There’s no doubt that parenting after a divorce has its challenges. The situation can seem almost unbearable when a person is co-parenting with a toxic person or narcissist. Thankfully, there are steps Maryland residents can take to look out for the best interests of their children and maintain their sanity when co-parenting with a difficult person.
In order to co-parent successfully, communication needs to be a top priority. However, not all forms of communication are acceptable. Some have decided that it is best to only communicate by email or text message. It is also best to maintain the focus of parenting when communicating with an ex-spouse.
Focusing on what a person has control over will help them maintain their sanity when co-parenting with a toxic person. They will not be able to change their ex-spouse. However, they can control the way they live their own life and the way they react to their ex-spouse. They should remember that they do not have to respond to everything their ex says or does. Some things can simply be overlooked. Other things should be responded to at a later time when a person feels calm and has taken the time to think about the best response for the situation.

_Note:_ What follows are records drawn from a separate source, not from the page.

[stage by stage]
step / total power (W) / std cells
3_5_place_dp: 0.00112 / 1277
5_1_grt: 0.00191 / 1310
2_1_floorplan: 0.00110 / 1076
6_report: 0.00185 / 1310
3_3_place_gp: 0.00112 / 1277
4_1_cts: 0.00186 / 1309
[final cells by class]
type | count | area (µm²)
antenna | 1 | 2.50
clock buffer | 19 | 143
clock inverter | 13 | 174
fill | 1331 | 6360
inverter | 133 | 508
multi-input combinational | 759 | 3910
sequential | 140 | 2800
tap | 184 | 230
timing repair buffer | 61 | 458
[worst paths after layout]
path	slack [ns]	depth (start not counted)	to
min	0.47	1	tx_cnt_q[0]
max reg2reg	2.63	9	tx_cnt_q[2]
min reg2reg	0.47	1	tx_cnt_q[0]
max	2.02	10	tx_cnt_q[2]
[config.mk]
export PLATFORM = sky130hd
export DESIGN_NAME = dual_watchdog
export DESIGN_NICKNAME = d
export VERILOG_FILES = /design/src/hdl/dual_watchdog.v
export VERILOG_INCLUDE_DIRS = /design/src /design/src/shared
export SDC_FILE = /design/constraint.sdc
export NUM_CORES = 1
export LEC_CHECK = 0
export BUFFER_PORTS_ARGS = -buffer_cell sky130_fd_sc_hd__clkbuf_2
export CORE_MARGIN = 2
export CORE_UTILIZATION = 35
export DETAILED_ROUTE_END_ITERATION = 8
export HOLD_SLACK_MARGIN = 0.06
export MAX_ROUTING_LAYER = met4
export SYNTH_ARGS = -nofsm -noshare
export SYNTH_HDL_FRONTEND = slang
export SYNTH_SLANG_ARGS = --single-unit
[constraint.sdc]
create_clock -name mclk_i -period 4.2 [get_ports mclk_i]
set_input_delay 0.84 -clock mclk_i [delete_from_list [all_inputs] [get_ports mclk_i]]
set_output_delay 0.84 -clock mclk_i [all_outputs]
set_load 0.02 [all_outputs]
[src/design/fspc_pkg.sv]
// shared constants and types for the flash self-program controller
package fspc_pkg;
  localparam logic [5:0] FSPC_CSR_ADDR = 6'h37;
  localparam logic [7:0] FSPC_CSR_RESET = 8'h00;
  localparam int FSPC_BIT_IE = 7;
  localparam int FSPC_BIT_BUSY = 6;
  localparam int FSPC_BIT_SIG = 5;
  localparam int FSPC_BIT_RRE = 4;
  localparam int FSPC_BIT_LOCK = 3;
  localparam int FSPC_BIT_PGWR = 2;
  localparam int FSPC_BIT_PGER = 1;
  localparam int FSPC_BIT_EN = 0;
  localparam logic [4:0] FSPC_CMD_SIG = 5'h01;
  localparam logic [4:0] FSPC_CMD_RRE = 5'h11;
  localparam logic [4:0] FSPC_CMD_PGWR = 5'h05;
  localparam logic [4:0] FSPC_CMD_PGER = 5'h03;
  localparam logic [4:0] FSPC_CMD_FILL = 5'h01;
  localparam logic [4:0] FSPC_CMD_LOCK = 5'h09;
  localparam logic [2:0] FSPC_STORE_WINDOW = 3'h4;
  localparam logic [2:0] FSPC_LOAD_WINDOW = 3'h3;
  typedef enum logic [2:0] {
    FSPC_OP_NONE, FSPC_OP_FILL, FSPC_OP_ERASE, FSPC_OP_WRITE,
    FSPC_OP_REENABLE, FSPC_OP_LOCK, FSPC_OP_SIG
  } fspc_op_t;
endpackage

[src/design/fspc_window.sv]
// arming window counter: runs a fixed number of cycles after a start pulse
`timescale 1ns/100ps
module fspc_window (
  // clock and reset
  input wire logic clock,
  input wire logic reset_n,
  // control
  input wire logic start,
  input wire logic stop,
  // status
  output logic [2:0] left
);
  typedef struct packed {
    logic [2:0] cnt;
  } fspc_win_t;
  fspc_win_t st_r;
  fspc_win_t st_nxt;

  always_comb begin
    st_nxt = st_r;
    if (start) begin
      st_nxt.cnt = fspc_pkg::FSPC_STORE_WINDOW;
    end else if (stop) begin
      st_nxt.cnt = 3'h0;
    end else if (st_r.cnt != 3'h0) begin
      st_nxt.cnt = st_r.cnt - 3'h1;
    end
  end

  always_ff @(posedge clock or negedge reset_n) begin
    if (!reset_n) begin
      st_r <= '0;
    end else begin
      st_r <= st_nxt;
    end
  end

  assign left = st_r.cnt;
endmodule

[src/design/fspc_control.sv]
// flash self-program control and status register with command sequencing
//
// The address-and-strobe port is this design's own decision.
`timescale 1ns/100ps
//
// How it works
// - ready interrupt requested while enabled, global flag set and store enable clear.
// - ready interrupt suppressed during EEPROM write or store operation.
// - without read-while-write variant, section busy always reads zero.
// - section busy reads one while read-while-write section is blocked.
// - signature command lets a load within three cycles return signature byte.
// - store within four cycles after signature command does nothing.
// - writing re-enable during buffer fill clears the page buffer.
// - lock command lets a load within three cycles read lock or fuse byte.
// - page write command makes next store write buffer to Z page.
// - page write bit clears on completion or after four idle cycles.
// - page erase command makes next store erase the Z page.
// - page erase bit clears on completion or after four idle cycles.
// - store enable permits a store only in the next four cycles.
// - store enable alone makes next store fill buffer word at Z.
// - store enable clears after a store or four idle cycles.
// - store enable stays high until erase or write completes.
// - low five bits written only for the five permitted patterns.
// - store starts programming only when executed from boot loader section.
// - programming the read-while-write section still allows no-read-while-write fetches.
// - programming the no-read-while-write section halts the processor.
// - boot loader section always lies in no-read-while-write section.
module fspc_control #(
  parameter bit HAS_RWW = 1'b1
) (
  // clock and reset
  input wire logic clock,
  input wire logic reset_n,
  // register port
  input wire logic [5:0] reg_addr,
  input wire logic [7:0] reg_wdata,
  input wire logic reg_wr,
  input wire logic reg_rd,
  output logic [7:0] reg_rdata,
  // core instruction strobes
  input wire logic store_exec,
  input wire logic load_exec,
  input wire logic from_boot_section,
  input wire logic target_in_no_read_while_write_section,
  input wire logic pointer_bit_zero,
  input wire logic global_int_enable,
  input wire logic eeprom_write_busy,
  // flash macro side
  output logic fill_buffer,
  output logic clear_buffer,
  output logic erase_page,
  output logic write_page,
  input wire logic flash_done,
  output logic halt_core,
  output logic rww_blocked,
  // load redirection
  output logic load_sig,
  output logic load_lock,
  output logic load_fuse,
  // interrupt request
  output logic ready_irq
);
  typedef struct packed {
    logic ie;
    logic busy;
    logic [4:0] cmd;
    logic sig;
    logic prog;
    logic halt;
    logic filling;
    logic [7:0] rdata;
    logic fill;
    logic clr;
    logic ers;
    logic wrp;
    logic [2:0] ldwin;
  } fspc_state_t;
  fspc_state_t st_r;
  fspc_state_t st_nxt;
  logic csr_wr;
  logic cmd_ok;
  logic [2:0] win_left;
  logic store_ok;
  logic win_stop;
  logic [7:0] csr_view;
  fspc_pkg::fspc_op_t op_now;
  logic arm_sig;
  logic arm_lock;
  logic do_fill;
  logic do_erase;
  logic do_write;
  logic do_rre;
  logic do_void;
  logic new_sig;
  logic new_clear;
  logic ld_open;
  logic irq_block;
  logic cmd_expired;
  logic prog_done;
  logic rd_hit;

  ////////////////////////////////////////////////////////////////////////////
  // arming window

  assign csr_wr = reg_wr && (reg_addr == fspc_pkg::FSPC_CSR_ADDR);
  always_comb begin
    cmd_ok = 1'b0;
    case (reg_wdata[4:0])
      fspc_pkg::FSPC_CMD_RRE,
      fspc_pkg::FSPC_CMD_LOCK,
      fspc_pkg::FSPC_CMD_PGWR,
      fspc_pkg::FSPC_CMD_PGER,
      fspc_pkg::FSPC_CMD_FILL: cmd_ok = !st_r.prog;
      default: cmd_ok = 1'b0;
    endcase
  end
  // a store from the application section is dropped, never queued
  assign store_ok = store_exec && (win_left != 3'h0)
    && from_boot_section;
  assign win_stop = store_ok;

  ////////////////////////////////////////////////////////////////////////////
  // request qualification

  // an unused arm lapses once the window runs dry
  assign cmd_expired = !st_r.prog && (st_r.cmd != 5'h00) && (win_left == 3'h0);
  assign prog_done = st_r.prog && flash_done;
  assign rd_hit = reg_rd && (reg_addr == fspc_pkg::FSPC_CSR_ADDR);

  fspc_window u_win (
    .clock(clock),
    .reset_n(reset_n),
    .start(csr_wr && cmd_ok),
    .stop(win_stop),
    .left(win_left)
  );

  ////////////////////////////////////////////////////////////////////////////
  // armed command decode

  // signature read shares the plain enable pattern and is told apart by its own bit
  always_comb begin
    op_now = fspc_pkg::FSPC_OP_NONE;
    case (st_r.cmd)
      fspc_pkg::FSPC_CMD_FILL: begin
        if (st_r.sig) begin
          op_now = fspc_pkg::FSPC_OP_SIG;
        end else begin
          op_now = fspc_pkg::FSPC_OP_FILL;
        end
      end
      fspc_pkg::FSPC_CMD_PGER: begin
        op_now = fspc_pkg::FSPC_OP_ERASE;
      end
      fspc_pkg::FSPC_CMD_PGWR: begin
        op_now = fspc_pkg::FSPC_OP_WRITE;
      end
      fspc_pkg::FSPC_CMD_RRE: begin
        op_now = fspc_pkg::FSPC_OP_REENABLE;
      end
      fspc_pkg::FSPC_CMD_LOCK: begin
        op_now = fspc_pkg::FSPC_OP_LOCK;
      end
      default: begin
        op_now = fspc_pkg::FSPC_OP_NONE;
      end
    endcase
  end
  assign arm_sig = (op_now == fspc_pkg::FSPC_OP_SIG);
  assign arm_lock = (op_now == fspc_pkg::FSPC_OP_LOCK);

  ////////////////////////////////////////////////////////////////////////////
  // store dispatch

  // a store that meets no store command is swallowed so it cannot fill the buffer
  always_comb begin
    do_fill = 1'b0;
    do_erase = 1'b0;
    do_write = 1'b0;
    do_rre = 1'b0;
    do_void = 1'b0;
    if (store_ok && !st_r.prog) begin
      case (op_now)
        fspc_pkg::FSPC_OP_FILL: begin
          do_fill = 1'b1;
        end
        fspc_pkg::FSPC_OP_ERASE: begin
          do_erase = 1'b1;
        end
        fspc_pkg::FSPC_OP_WRITE: begin
          do_write = 1'b1;
        end
        fspc_pkg::FSPC_OP_REENABLE: begin
          do_rre = 1'b1;
        end
        default: begin
          do_void = 1'b1;
        end
      endcase
    end
  end

  ////////////////////////////////////////////////////////////////////////////
  // register write decode

  always_comb begin
    new_sig = 1'b0;
    new_clear = 1'b0;
    if (csr_wr && cmd_ok) begin
      new_sig = reg_wdata[fspc_pkg::FSPC_BIT_SIG]
        && (reg_wdata[4:0] == fspc_pkg::FSPC_CMD_SIG);
      // a re-enable during a fill throws away the half-filled buffer
      new_clear = reg_wdata[fspc_pkg::FSPC_BIT_RRE] && st_r.filling;
    end
  end

  ////////////////////////////////////////////////////////////////////////////
  // command sequencing

  always_comb begin
    st_nxt = st_r;
    st_nxt.fill = 1'b0;
    st_nxt.clr = 1'b0;
    st_nxt.ers = 1'b0;
    st_nxt.wrp = 1'b0;
    if (st_r.ldwin != 3'h0) begin
      st_nxt.ldwin = st_r.ldwin - 3'h1;
    end
    if (cmd_expired) begin
      st_nxt.cmd = 5'h00;
    end
    if (do_fill) begin
      st_nxt.fill = 1'b1;
      st_nxt.filling = 1'b1;
      st_nxt.cmd = 5'h00;
    end
    if (do_erase || do_write) begin
      st_nxt.ers = do_erase;
      st_nxt.wrp = do_write;
      if (do_write) begin
        st_nxt.filling = 1'b0;
      end
      st_nxt.prog = 1'b1;
      st_nxt.halt = target_in_no_read_while_write_section;
      st_nxt.busy = HAS_RWW && !target_in_no_read_while_write_section;
    end
    if (do_rre) begin
      st_nxt.busy = 1'b0;
      st_nxt.cmd = 5'h00;
    end
    if (do_void) begin
      st_nxt.cmd = 5'h00;
    end
    if (prog_done) begin
      st_nxt.prog = 1'b0;
      st_nxt.halt = 1'b0;
      st_nxt.cmd = 5'h00;
    end
    if (csr_wr) begin
      st_nxt.ie = reg_wdata[fspc_pkg::FSPC_BIT_IE];
      if (cmd_ok) begin
        st_nxt.cmd = reg_wdata[4:0];
        st_nxt.ldwin = fspc_pkg::FSPC_LOAD_WINDOW;
        st_nxt.sig = new_sig;
        if (new_clear) begin
          st_nxt.clr = 1'b1;
          st_nxt.filling = 1'b0;
        end
      end
    end
    if (load_exec) begin
      st_nxt.ldwin = 3'h0;
    end
    // the signature flag never outlives its command
    if (st_nxt.cmd == 5'h00) begin
      st_nxt.sig = 1'b0;
    end
    if (!HAS_RWW) begin
      st_nxt.busy = 1'b0;
    end
    st_nxt.rdata = 8'h00;
    if (rd_hit) begin
      st_nxt.rdata = csr_view;
    end
  end

  ////////////////////////////////////////////////////////////////////////////
  // status view

  // busy is tied low on the variant without read-while-write
  for (genvar b = 0; b < $bits(csr_view); b++) begin : g_view
    if (b == fspc_pkg::FSPC_BIT_IE) begin : g_ie
      assign csr_view[b] = st_r.ie;
    end else if (b == fspc_pkg::FSPC_BIT_BUSY) begin : g_busy
      assign csr_view[b] = st_r.busy && HAS_RWW;
    end else if (b == fspc_pkg::FSPC_BIT_SIG) begin : g_sig
      assign csr_view[b] = st_r.sig;
    end else begin : g_cmd
      assign csr_view[b] = st_r.cmd[b];
    end
  end

  always_ff @(posedge clock or negedge reset_n) begin
    if (!reset_n) begin
      st_r <= '0;
    end else begin
      st_r <= st_nxt;
    end
  end

  ////////////////////////////////////////////////////////////////////////////
  // outputs

  assign reg_rdata = st_r.rdata;
  assign fill_buffer = st_r.fill;
  assign clear_buffer = st_r.clr;
  assign erase_page = st_r.ers;
  assign write_page = st_r.wrp;
  assign halt_core = st_r.halt;
  assign rww_blocked = st_r.busy;
  // loads redirect only while the load window is open; later loads read flash
  assign ld_open = load_exec && (st_r.ldwin != 3'h0);
  always_comb begin
    load_sig = 1'b0;
    load_lock = 1'b0;
    load_fuse = 1'b0;
    if (ld_open) begin
      if (arm_sig) begin
        load_sig = 1'b1;
      end else if (arm_lock) begin
        load_lock = !pointer_bit_zero;
        load_fuse = pointer_bit_zero;
      end
    end
  end
  assign irq_block = st_r.cmd[fspc_pkg::FSPC_BIT_EN] || st_r.prog
    || eeprom_write_busy;
  assign ready_irq = st_r.ie && global_int_enable && !irq_block;
endmodule
[src/hw/opmode_consts.vh]
// Constants for the operating mode and system control register block
`ifndef OPMODE_CONSTS_VH
`define OPMODE_CONSTS_VH
`define ADDR_MODE_PIN_STATUS 16'hfff1
`define ADDR_SYSTEM_CONTROL  16'hfff2
`define ADDR_BUS_STATUS      16'hfff8
`define SYSCTL_RESET         8'h0b
`define SYSCTL_WMASK         8'hfd
`define SYSCTL_FIXED_ONES    8'h02
`define MDS_FIXED_ONES       8'hc0
`define BIT_STANDBY          7
`define BIT_UE               3
`define BIT_NMI_EDGE_SELECT            2
`define BIT_ONCHIP_RAM_ENABLE             0
`define MODE_CODE_1          3'h1
`define MODE_CODE_2          3'h2
`define MODE_CODE_3          3'h3
`define MODE_CODE_4          3'h4
`define WAIT_8K              18'h02000
`define WAIT_16K             18'h04000
`define WAIT_32K             18'h08000
`define WAIT_64K             18'h10000
`define WAIT_128K            18'h20000
`define SETTLE_MIN_MS        8
`endif

[src/hw/settle_timer.v]
// Oscillator settling wait counter used after leaving software standby
`timescale 1ns/10ps
`include "opmode_consts.vh"
module settle_timer (
   // Clock and reset
   input  wire        core_clk,
   input  wire        resetn,
   // Control
   input  wire        start,
   input  wire [2:0]  sel,
   // Status
   output reg         busy_r,
   output reg         illegal_r
);
   reg [17:0] cnt_r;
   reg [17:0] load_val;

   // Settling length per select code
   always @* begin
      case (sel)
         3'h0:    load_val = `WAIT_8K;
         3'h1:    load_val = `WAIT_16K;
         3'h2:    load_val = `WAIT_32K;
         3'h3:    load_val = `WAIT_64K;
         3'h4:    load_val = `WAIT_128K;
         3'h5:    load_val = `WAIT_128K;
         default: load_val = `WAIT_128K;
      endcase
   end

   always @(posedge core_clk) begin
      if (!resetn) begin
         cnt_r     <= 18'h00000;
         busy_r    <= 1'b0;
         illegal_r <= 1'b0;
      end else if (start && !busy_r) begin
         cnt_r     <= load_val - 18'h00001;
         busy_r    <= 1'b1;
         illegal_r <= sel[2] & sel[1];
      end else if (busy_r) begin
         if (cnt_r == 18'h00000) begin
            busy_r <= 1'b0;
         end else begin
            cnt_r <= cnt_r - 18'h00001;
         end
      end
   end
endmodule // settle_timer

[src/hw/opmode_sysctl.v]
// Operating mode decode and system control registers on a Wishbone slave
// Summary of operation
// - Mode pins 001/010 give 1 Mbyte, 011/100 give 16 Mbyte; odd modes start 8-bit.
// - Data bus is 8 bits if all areas 8-bit, else 16 bits.
// - RAM enabled in all modes; with enable clear RAM accesses go external.
// - Read-only mode pin status register at fff1, value from pins.
// - Mode status bits 7,6 read 1, bits 5 to 3 read 0.
// - Mode status bits 2 to 0 show pin levels sampled at read.
// - System control register at fff2, resets to 0b.
// - Bit 7 chooses sleep (0) or software standby (1) on sleep.
// - Standby bit stays set after interrupt exit; only a write or reset clears it.
// - Bits 6 to 4 select settle wait 8192 to 131072 states; 11x illegal.
// - After interrupt exit from standby, hold CPU for selected wait.
// - Bit 3 clear makes user bit an interrupt mask; reset value 1.
// - Bit 2 selects NMI edge: 0 falling, 1 rising; reset 0.
// - Bit 1 reserved, reads 1, ignores writes.
// - RAM enable bit 0 reset to 1, kept through software standby.
// - Exception entry sets mask only if user bit enable is 1, else both.
// - 8-bit start modes switch to 16-bit once any area is 16-bit.
`timescale 1ns/10ps
`include "opmode_consts.vh"
module opmode_sysctl (
   // Clock and reset
   input  wire        core_clk,
   input  wire        resetn,
   // Wishbone slave
   input  wire        wb_cyc_i,
   input  wire        wb_stb_i,
   input  wire        wb_we_i,
   input  wire [15:0] wb_adr_i,
   input  wire [3:0]  wb_sel_i,
   input  wire [31:0] wb_dat_i,
   output reg  [31:0] wb_dat_o,
   output reg         wb_ack_o,
   // Mode pins
   input  wire        mode_pin_2,
   input  wire        mode_pin_1,
   input  wire        mode_pin_0,
   // Bus controller area widths, one bit per area, 1 = 16-bit
   input  wire [7:0]  area_width_config,
   // CPU power and exception events
   input  wire        sleep_exec,
   input  wire        ext_irq_wake,
   input  wire        exc_entry,
   input  wire        nmi_in,
   input  wire        ram_addr_hit,
   // Mode and configuration outputs
   output reg  [2:0]  mode_num_r,
   output reg         space_16m_r,
   output reg         init_bus16_r,
   output reg         bus16_r,
   output reg         mode_invalid_r,
   output reg         onchip_ram_sel_r,
   output reg         ext_ram_route_r,
   // Power state outputs
   output reg         sleep_mode_r,
   output reg         sw_standby_r,
   output reg         cpu_hold_r,
   output reg         settle_illegal_r,
   // Exception and interrupt outputs
   output reg         set_int_mask_r,
   output reg         set_user_bit_r,
   output reg         nmi_req_r
);
   localparam ST_RUN    = 2'h0;
   localparam ST_SLEEP  = 2'h1;
   localparam ST_STBY   = 2'h2;
   localparam ST_SETTLE = 2'h3;

   reg  [7:0] sysctl_r;
   reg  [1:0] pst_r;
   reg        reset_seen_r;
   reg        nmi_d_r;
   reg        tmr_start_r;
   wire [2:0] mode_pins;
   wire       tmr_busy;
   wire       tmr_illegal;
   wire       wb_req;
   wire       wr_ctl;
   wire       any16;
   wire       nmi_edge;
   reg  [7:0] rd_byte;

   assign mode_pins = {mode_pin_2, mode_pin_1, mode_pin_0};
   assign wb_req    = wb_cyc_i & wb_stb_i & ~wb_ack_o;
   assign wr_ctl    = wb_req & wb_we_i & wb_sel_i[0] & (wb_adr_i == `ADDR_SYSTEM_CONTROL);
   assign any16     = |area_width_config;
   assign nmi_edge  = sysctl_r[`BIT_NMI_EDGE_SELECT] ? (nmi_in & ~nmi_d_r) : (~nmi_in & nmi_d_r);

   // Read data mux
   always @* begin
      case (wb_adr_i)
         `ADDR_MODE_PIN_STATUS: rd_byte = `MDS_FIXED_ONES | {5'h00, mode_pins};
         `ADDR_SYSTEM_CONTROL:  rd_byte = sysctl_r | `SYSCTL_FIXED_ONES;
         `ADDR_BUS_STATUS:      rd_byte = {5'h00, bus16_r, space_16m_r, sw_standby_r};
         default:               rd_byte = 8'h00;
      endcase
   end

   // Wishbone slave, one wait state, unmapped reads return zero
   always @(posedge core_clk) begin
      if (!resetn) begin
         wb_ack_o <= 1'b0;
         wb_dat_o <= 32'h00000000;
      end else begin
         wb_ack_o <= wb_req;
         if (wb_req && !wb_we_i) begin
            wb_dat_o <= {24'h000000, rd_byte};
         end
      end
   end

   // System control register
   always @(posedge core_clk) begin
      if (!resetn) begin
         sysctl_r <= `SYSCTL_RESET;
      end else if (wr_ctl) begin
         sysctl_r <= (wb_dat_i[7:0] & `SYSCTL_WMASK) | `SYSCTL_FIXED_ONES;
      end
   end

   // Mode decode latched once after reset release
   always @(posedge core_clk) begin
      if (!resetn) begin
         reset_seen_r   <= 1'b0;
         mode_num_r     <= 3'h0;
         space_16m_r    <= 1'b0;
         init_bus16_r   <= 1'b0;
         mode_invalid_r <= 1'b0;
      end else if (!reset_seen_r) begin
         reset_seen_r <= 1'b1;
         case (mode_pins)
            `MODE_CODE_1: begin
               mode_num_r <= 3'h1; space_16m_r <= 1'b0; init_bus16_r <= 1'b0;
            end
            `MODE_CODE_2: begin
               mode_num_r <= 3'h2; space_16m_r <= 1'b0; init_bus16_r <= 1'b1;
            end
            `MODE_CODE_3: begin
               mode_num_r <= 3'h3; space_16m_r <= 1'b1; init_bus16_r <= 1'b0;
            end
            `MODE_CODE_4: begin
               mode_num_r <= 3'h4; space_16m_r <= 1'b1; init_bus16_r <= 1'b1;
            end
            default: begin
               mode_invalid_r <= 1'b1;
            end
         endcase
      end
   end

   // Bus width and RAM routing
   always @(posedge core_clk) begin
      if (!resetn) begin
         bus16_r          <= 1'b0;
         onchip_ram_sel_r <= 1'b0;
         ext_ram_route_r  <= 1'b0;
      end else begin
         bus16_r          <= reset_seen_r ? any16 : init_bus16_r;
         onchip_ram_sel_r <= ram_addr_hit & sysctl_r[`BIT_ONCHIP_RAM_ENABLE];
         ext_ram_route_r  <= ram_addr_hit & ~sysctl_r[`BIT_ONCHIP_RAM_ENABLE];
      end
   end

   // Power state sequence
   always @(posedge core_clk) begin
      if (!resetn) begin
         pst_r        <= ST_RUN;
         sleep_mode_r <= 1'b0;
         sw_standby_r <= 1'b0;
         cpu_hold_r   <= 1'b0;
         tmr_start_r  <= 1'b0;
      end else begin
         tmr_start_r <= 1'b0;
         case (pst_r)
            ST_RUN: begin
               if (sleep_exec) begin
                  if (sysctl_r[`BIT_STANDBY]) begin
                     pst_r <= ST_STBY;
                     sw_standby_r <= 1'b1;
                     cpu_hold_r <= 1'b1;
                  end else begin
                     pst_r <= ST_SLEEP;
                     sleep_mode_r <= 1'b1;
                  end
               end
            end
            ST_SLEEP: begin
               if (ext_irq_wake) begin
                  pst_r <= ST_RUN;
                  sleep_mode_r <= 1'b0;
               end
            end
            ST_STBY: begin
               if (ext_irq_wake) begin
                  pst_r <= ST_SETTLE;
                  sw_standby_r <= 1'b0;
                  tmr_start_r <= 1'b1;
               end
            end
            ST_SETTLE: begin
               if (!tmr_start_r && !tmr_busy) begin
                  pst_r <= ST_RUN;
                  cpu_hold_r <= 1'b0;
               end
            end
            default: begin
               pst_r <= ST_RUN;
            end
         endcase
      end
   end

   // Exception entry and NMI edge detection
   always @(posedge core_clk) begin
      if (!resetn) begin
         set_int_mask_r   <= 1'b0;
         set_user_bit_r   <= 1'b0;
         nmi_req_r        <= 1'b0;
         nmi_d_r          <= 1'b0;
         settle_illegal_r <= 1'b0;
      end else begin
         set_int_mask_r   <= exc_entry;
         set_user_bit_r   <= exc_entry & ~sysctl_r[`BIT_UE];
         nmi_d_r          <= nmi_in;
         nmi_req_r        <= nmi_edge;
         settle_illegal_r <= tmr_illegal;
      end
   end

   settle_timer u_settle (
      .core_clk  (core_clk),
      .resetn    (resetn),
      .start     (tmr_start_r),
      .sel       (sysctl_r[6:4]),
      .busy_r    (tmr_busy),
      .illegal_r (tmr_illegal)
   );
endmodule // opmode_sysctl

New boundaries will need to be put in place in order to successfully co-parent with a toxic person. The last thing a person wants to do is allow themselves to be baited. Being defensive and reacting emotionally should be completely off the table.
Some have decided to document everything quietly and consistently as they co-parent. This may prove to be helpful in a legal setting later on. Some may turn to an attorney in order to file a court order if their ex-spouse consistently fails to respect boundaries or for other reasons. An attorney may be able to provide legal advice regarding child custody and other issues that arise after a divorce.